Editor's Note: This is the first of a three part series on U.S. tax reform.
As the United States slogs through its worst post-recession recovery in history, Americans are left wondering if our best days are over. We’re suffering from a lack of confidence, certainty, and optimism. Unemployment remains stubbornly high while more people give up looking for work and switch over to dependence on government assistance to make ends meet. Is this the best Washington can offer us when it comes to opportunity and independence? President Barack Obama’s original campaign message of “hope and change” is now turning into one of lowering expectations.
Americans are also increasingly frustrated with the extreme partisanship in Washington that paralyzes the ability of politicians to solve problems. The leadership of the parties is at polar opposite ends with their reform-minded solutions leaving very little common ground left for both sides of the aisle to work with.
However, there is one area that provides a golden opportunity for bipartisan cooperation between the parties and would restore confidence, certainty, and optimism in our economy: pro-growth tax reform.

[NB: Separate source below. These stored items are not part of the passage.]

===== config.mk =====
export PLATFORM = sky130hd
export DESIGN_NAME = greedy_text_line_wrapper_flat
export DESIGN_NICKNAME = d
export VERILOG_FILES = /design/src/rtl/glw_pkg.sv /design/src/rtl/glw_if.sv /design/src/rtl/glw_cell.sv /design/src/rtl/glw_chain.sv /design/src/rtl/greedy_text_line_wrapper.sv /design/src/flat_wrapper.sv
export VERILOG_INCLUDE_DIRS = /design/src /design/src/rtl
export SDC_FILE = /design/constraint.sdc
export NUM_CORES = 1
export LEC_CHECK = 0
export ABC_CLOCK_PERIOD_IN_PS = 15900
export BUFFER_PORTS_ARGS = -buffer_cell sky130_fd_sc_hd__clkbuf_2
export CORE_UTILIZATION = 40
export CTS_BUF_LIST = sky130_fd_sc_hd__clkbuf_4 sky130_fd_sc_hd__clkbuf_8
export DETAILED_ROUTE_END_ITERATION = 8
export SKIP_CTS_REPAIR_TIMING = 1
export SYNTH_ARGS = -nofsm -noshare
export SYNTH_HDL_FRONTEND = slang
export SYNTH_HIERARCHICAL = 1
export SYNTH_SLANG_ARGS = --single-unit
export TNS_END_PERCENT = 50

===== constraint.sdc =====
create_clock -name clk -period 15.9 [get_ports clk]
set_clock_uncertainty 0.15 [all_clocks]
set_input_delay 3.18 -clock clk [delete_from_list [all_inputs] [get_ports clk]]
set_output_delay 3.18 -clock clk [all_outputs]
set_load 0.05 [all_outputs]

===== src/rtl/assert_macros.svh =====
// Assertion macros shared by the line wrapper RTL.
`ifndef ASSERT_MACROS_SVH
`define ASSERT_MACROS_SVH

// Check a condition at every clock edge outside reset.
`define ASSERT_ALWAYS(label, cond, msg) \
  label: assert property (@(posedge clk) disable iff (!rst_n) (cond)) else $error(msg);

// Check that a consequence holds in the cycle after its trigger.
`define ASSERT_NEXT(label, trig, cons, msg) \
  label: assert property (@(posedge clk) disable iff (!rst_n) (trig) |=> (cons)) else $error(msg);

`endif


===== src/rtl/glw_pkg.sv =====
// Shared types and constants of the greedy text line wrapper.
package glw_pkg;

  localparam int DEF_MAX_COLUMNS = 64;
  localparam int CFG_W           = 7;

  localparam logic [7:0] CH_SPACE   = 8'd32;
  localparam logic [7:0] CH_NEWLINE = 8'd10;

  localparam logic OP_CHAR = 1'b0;
  localparam logic OP_EOT  = 1'b1;

  typedef enum logic [2:0] {
    ST_IDLE,
    ST_CHECK,
    ST_SCAN,
    ST_EMIT,
    ST_DROP,
    ST_PASS
  } state_t;

  typedef struct packed {
    logic shift;
    logic load;
  } cell_ctrl_t;

  typedef struct packed {
    logic [7:0] line_char;
    logic       has_char;
    logic       end_of_line;
    logic       end_of_text;
  } out_item_t;

endpackage


===== src/rtl/glw_if.sv =====
// Handshake channel interfaces of the line wrapper: text input, line output, config.
interface glw_in_if;
  logic       valid;
  logic       ready;
  logic       opcode;
  logic [7:0] char_code;

  modport source (output valid, output opcode, output char_code, input ready);
  modport sink   (input valid, input opcode, input char_code, output ready);
endinterface

interface glw_out_if;
  logic       valid;
  logic       ready;
  logic [7:0] line_char;
  logic       has_char;
  logic       end_of_line;
  logic       end_of_text;

  modport source (output valid, output line_char, output has_char, output end_of_line,
                  output end_of_text, input ready);
  modport sink   (input valid, input line_char, input has_char, input end_of_line,
                  input end_of_text, output ready);
endinterface

interface glw_cfg_if;
  logic       valid;
  logic       ready;
  logic [6:0] line_columns;

  modport source (output valid, output line_columns, input ready);
  modport sink   (input valid, input line_columns, output ready);
endinterface


===== src/rtl/glw_cell.sv =====
// One pending-byte cell: loads a new byte or takes its right neighbor's byte.
module glw_cell
  import glw_pkg::*;
(
  input  logic       clk,
  input  cell_ctrl_t ctrl,
  input  logic [7:0] right_byte,
  input  logic [7:0] wr_byte,
  output logic [7:0] byte_q,
  output logic       is_space
);

  logic [7:0] byte_r;

  always_ff @(posedge clk) begin
    if (ctrl.shift) begin
      byte_r <= right_byte;
    end else if (ctrl.load) begin
      byte_r <= wr_byte;
    end
  end

  assign byte_q   = byte_r;
  assign is_space = (byte_r == CH_SPACE);

endmodule


===== src/rtl/glw_chain.sv =====
// Row of pending-byte cells; shifting moves every byte one cell toward the front.
module glw_chain
  import glw_pkg::*;
#(
  parameter int DEPTH = DEF_MAX_COLUMNS + 1,
  parameter int IDX_W = $clog2(DEPTH)
) (
  input  logic             clk,
  input  logic             shift,
  input  logic             load_en,
  input  logic [IDX_W-1:0] load_idx,
  input  logic [7:0]       wr_byte,
  output logic [7:0]       front_byte,
  output logic [DEPTH-1:0] space_vec
);

  logic [7:0] bytes [DEPTH];

  for (genvar i = 0; i < DEPTH; i++) begin : g_cell
    cell_ctrl_t ctrl;
    logic [7:0] right;

    assign ctrl.shift = shift;
    assign ctrl.load  = load_en && (load_idx == IDX_W'(i));

    if (i == DEPTH - 1) begin : g_last
      assign right = 8'h00;
    end else begin : g_mid
      assign right = bytes[i+1];
    end

    glw_cell u_cell (
      .clk        (clk),
      .ctrl       (ctrl),
      .right_byte (right),
      .wr_byte    (wr_byte),
      .byte_q     (bytes[i]),
      .is_space   (space_vec[i])
    );
  end

  assign front_byte = bytes[0];

endmodule


===== src/rtl/greedy_text_line_wrapper.sv =====
// Greedy text line wrapper top level: control sequencer over a row of byte cells.
// A plain byte is accepted, then the pending length is checked. A line break scans C+1
// entries (C = columns), emits its items, drops the next line's leading spaces and
// rechecks; a flush scans each pending byte, then emits its items. Output stalls hold
// the emit step; the scan takes one entry per cycle. No byte is accepted outside idle.
// Reset (rst_n low at a clock edge) empties the pending row at once; no clearing pass.
module greedy_text_line_wrapper
  import glw_pkg::*;
#(
  parameter int MAX_COLUMNS = DEF_MAX_COLUMNS
) (
  input  logic      clk,
  input  logic      rst_n,
  glw_in_if.sink    in_ch,
  glw_out_if.source out_ch,
  glw_cfg_if.sink   cfg_ch
);

`include "assert_macros.svh"

  // The row holds one byte more than a full line, so a break point can sit just past it.
  localparam int DEPTH = MAX_COLUMNS + 1;
  localparam int IDX_W = $clog2(DEPTH);
  localparam int CNT_W = $clog2(DEPTH + 1);

  state_t           state_r, state_nxt;
  logic [CNT_W-1:0] count_r, count_nxt;
  logic             skip_r, skip_nxt;
  logic [CFG_W-1:0] cfg_r, cfg_nxt;
  logic             out_valid_r, out_valid_nxt;
  out_item_t        out_r, out_nxt;
  out_item_t        hold_r, hold_nxt;

  // Scan state: position, last limit, and what the scan has found so far.
  logic [CNT_W-1:0] k_r, k_nxt;
  logic [CNT_W-1:0] lim_r, lim_nxt;
  logic             found_r, found_nxt;
  logic [CNT_W-1:0] ns_len_r, ns_len_nxt;
  logic [CNT_W-1:0] trim_sp_r, trim_sp_nxt;
  logic [CNT_W-1:0] len_r, len_nxt;
  logic             brk_r, brk_nxt;
  logic             eot_r, eot_nxt;

  logic             shift;
  logic             load_en;
  logic [7:0]       front_byte;
  logic [DEPTH-1:0] space_vec;

  logic [8:0]       cfg_ext;
  logic [CNT_W-1:0] cols;
  logic             in_fire;
  logic             out_free;
  logic             is_pass;
  logic             is_flush;
  logic             is_dropped;
  logic             cur_sp;
  logic             scan_last;
  logic             step_found;
  logic [CNT_W-1:0] step_trim;
  logic [CNT_W-1:0] step_ns;
  logic             drop_more;
  logic             emit_pop;
  logic             eot_out;

  // Saturate the column count at the row capacity.
  assign cfg_ext = {2'b00, cfg_r};
  assign cols    = (cfg_ext > 9'(MAX_COLUMNS)) ? CNT_W'(MAX_COLUMNS) : CNT_W'(cfg_ext);

  assign in_ch.ready  = (state_r == ST_IDLE);
  assign cfg_ch.ready = 1'b1;
  assign in_fire      = in_ch.valid && in_ch.ready;
  assign out_free     = !out_valid_r || out_ch.ready;

  // Classify the incoming item.
  assign is_pass    = (cols == '0);
  assign is_flush   = (in_ch.opcode == OP_EOT) || (in_ch.char_code == CH_NEWLINE);
  assign is_dropped = skip_r && (in_ch.char_code == CH_SPACE);

  // One scan step: remember the last space and the trimmed length in front of it.
  assign cur_sp     = space_vec[k_r[IDX_W-1:0]];
  assign scan_last  = (k_r == lim_r);
  assign step_found = found_r || cur_sp;
  assign step_trim  = cur_sp ? ns_len_r : trim_sp_r;
  assign step_ns    = cur_sp ? ns_len_r : CNT_W'(k_r + 1'b1);

  // Leading spaces of the next line are dropped from the front.
  assign drop_more = (count_r != '0) && space_vec[0];

  glw_chain #(
    .DEPTH (DEPTH),
    .IDX_W (IDX_W)
  ) u_chain (
    .clk        (clk),
    .shift      (shift),
    .load_en    (load_en),
    .load_idx   (count_r[IDX_W-1:0]),
    .wr_byte    (in_ch.char_code),
    .front_byte (front_byte),
    .space_vec  (space_vec)
  );

  // Next state.
  always_comb begin
    state_nxt = state_r;
    unique case (state_r)
      ST_IDLE: begin
        if (in_fire) begin
          if (is_pass) begin
            state_nxt = ST_PASS;
          end else if (is_flush) begin
            state_nxt = (count_r == '0) ? ST_EMIT : ST_SCAN;
          end else if (!is_dropped) begin
            state_nxt = ST_CHECK;
          end
        end
      end
      ST_CHECK: begin
        state_nxt = (count_r > cols) ? ST_SCAN : ST_IDLE;
      end
      ST_SCAN: begin
        if (scan_last) begin
          state_nxt = ST_EMIT;
        end
      end
      ST_EMIT: begin
        if (out_free && (len_r <= CNT_W'(1))) begin
          state_nxt = brk_r ? ST_DROP : ST_IDLE;
        end
      end
      ST_DROP: begin
        if (!drop_more) begin
          state_nxt = ST_CHECK;
        end
      end
      ST_PASS: begin
        if (out_free) begin
          state_nxt = ST_IDLE;
        end
      end
      default: state_nxt = ST_IDLE;
    endcase
  end

  // Datapath and outputs.
  always_comb begin
    count_nxt     = count_r;
    skip_nxt      = skip_r;
    cfg_nxt       = cfg_r;
    out_valid_nxt = out_valid_r && !out_ch.ready;
    out_nxt       = out_r;
    hold_nxt      = hold_r;
    k_nxt         = k_r;
    lim_nxt       = lim_r;
    found_nxt     = found_r;
    ns_len_nxt    = ns_len_r;
    trim_sp_nxt   = trim_sp_r;
    len_nxt       = len_r;
    brk_nxt       = brk_r;
    eot_nxt       = eot_r;
    shift         = 1'b0;
    load_en       = 1'b0;

    if (cfg_ch.valid && cfg_ch.ready) begin
      cfg_nxt = cfg_ch.line_columns;
    end

    unique case (state_r)
      ST_IDLE: begin
        if (in_fire) begin
          if (is_pass) begin
            // Echo the byte unwrapped; end of text closes the one line empty.
            if (in_ch.opcode == OP_EOT) begin
              hold_nxt = '{line_char: 8'h00, has_char: 1'b0, end_of_line: 1'b1,
                           end_of_text: 1'b1};
            end else begin
              hold_nxt = '{line_char: in_ch.char_code, has_char: 1'b1, end_of_line: 1'b0,
                           end_of_text: 1'b0};
            end
            count_nxt = '0;
            skip_nxt  = 1'b1;
          end else if (is_flush) begin
            // Flush the pending line, trimmed of trailing spaces.
            brk_nxt     = 1'b0;
            eot_nxt     = in_ch.opcode;
            len_nxt     = '0;
            lim_nxt     = CNT_W'(count_r - 1'b1);
            k_nxt       = '0;
            found_nxt   = 1'b0;
            ns_len_nxt  = '0;
            trim_sp_nxt = '0;
          end else if (!is_dropped) begin
            skip_nxt = 1'b0;
            if (count_r < CNT_W'(DEPTH)) begin
              load_en   = 1'b1;
              count_nxt = CNT_W'(count_r + 1'b1);
            end
          end
        end
      end
      ST_CHECK: begin
        if (count_r > cols) begin
          // Start a break: search the first C+1 bytes for the last space.
          brk_nxt     = 1'b1;
          eot_nxt     = 1'b0;
          lim_nxt     = cols;
          k_nxt       = '0;
          found_nxt   = 1'b0;
          ns_len_nxt  = '0;
          trim_sp_nxt = '0;
        end
      end
      ST_SCAN: begin
        k_nxt       = CNT_W'(k_r + 1'b1);
        found_nxt   = step_found;
        ns_len_nxt  = step_ns;
        trim_sp_nxt = step_trim;
        if (scan_last) begin
          if (brk_r) begin
            len_nxt = step_found ? step_trim : cols;
          end else begin
            len_nxt = step_ns;
          end
        end
      end
      ST_EMIT: begin
        if (out_free) begin
          out_valid_nxt = 1'b1;
          if (len_r == '0) begin
            out_nxt = '{line_char: 8'h00, has_char: 1'b0, end_of_line: 1'b1,
                        end_of_text: eot_r};
          end else begin
            out_nxt = '{line_char: front_byte, has_char: 1'b1,
                        end_of_line: (len_r == CNT_W'(1)),
                        end_of_text: (len_r == CNT_W'(1)) && eot_r};
            shift     = 1'b1;
            count_nxt = CNT_W'(count_r - 1'b1);
            len_nxt   = CNT_W'(len_r - 1'b1);
          end
          // A flush leaves the row empty; trimmed spaces are discarded with it.
          if (!brk_r && (len_r <= CNT_W'(1))) begin
            count_nxt = '0;
            skip_nxt  = 1'b1;
          end
        end
      end
      ST_DROP: begin
        if (drop_more) begin
          shift     = 1'b1;
          count_nxt = CNT_W'(count_r - 1'b1);
        end else begin
          skip_nxt = (count_r == '0);
        end
      end
      ST_PASS: begin
        if (out_free) begin
          out_valid_nxt = 1'b1;
          out_nxt       = hold_r;
        end
      end
      default: begin
      end
    endcase
  end

  always_ff @(posedge clk) begin
    if (!rst_n) begin
      state_r     <= ST_IDLE;
      count_r     <= '0;
      skip_r      <= 1'b1;
      cfg_r       <= '0;
      out_valid_r <= 1'b0;
    end else begin
      state_r     <= state_nxt;
      count_r     <= count_nxt;
      skip_r      <= skip_nxt;
      cfg_r       <= cfg_nxt;
      out_valid_r <= out_valid_nxt;
    end
  end

  always_ff @(posedge clk) begin
    out_r     <= out_nxt;
    hold_r    <= hold_nxt;
    k_r       <= k_nxt;
    lim_r     <= lim_nxt;
    found_r   <= found_nxt;
    ns_len_r  <= ns_len_nxt;
    trim_sp_r <= trim_sp_nxt;
    len_r     <= len_nxt;
    brk_r     <= brk_nxt;
    eot_r     <= eot_nxt;
  end

  assign out_ch.valid       = out_valid_r;
  assign out_ch.line_char   = out_r.line_char;
  assign out_ch.has_char    = out_r.has_char;
  assign out_ch.end_of_line = out_r.end_of_line;
  assign out_ch.end_of_text = out_r.end_of_text;

  assign emit_pop = (state_r == ST_EMIT) && out_free && (len_r > CNT_W'(1));
  assign eot_out  = out_valid_r && out_r.end_of_text;

  `ASSERT_ALWAYS(a_count_range, count_r <= CNT_W'(DEPTH), "pending count beyond row depth")
  `ASSERT_ALWAYS(a_skip_empty, !skip_r || (count_r == '0), "skip flag with bytes pending")
  `ASSERT_NEXT(a_emit_pop, emit_pop, count_r == CNT_W'($past(count_r) - 1'b1), "missed pop")
  `ASSERT_ALWAYS(a_eot_eol, !eot_out || out_r.end_of_line, "end of text without end of line")

endmodule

Pro-growth tax reform, as illustrated in the bipartisan 1986 Tax Reform Act, closes loopholes that allow for overseas tax shelters as well as special interest subsidies in order to collect on revenue more efficiently while cutting tax rates across the board at the same time to incentivize businesses to keep money and jobs here instead of overseas, thus broadening the tax base.
Our corporate tax code is a mess. Our 35% rate (39.2% when including state and local taxes) puts us at the top of the list for highest in the world, leaving us with a huge disadvantage competitively in the age of outsourcing and globalization. At the same time, our corporate tax code is riddled with loopholes and special interest subsidies, making the revenue we collect on our corporate taxes far less than where the rate is set. In other words, we’re not incentivizing global businesses to keep jobs and money here, while those who do lobby Washington for corporate tax exemptions.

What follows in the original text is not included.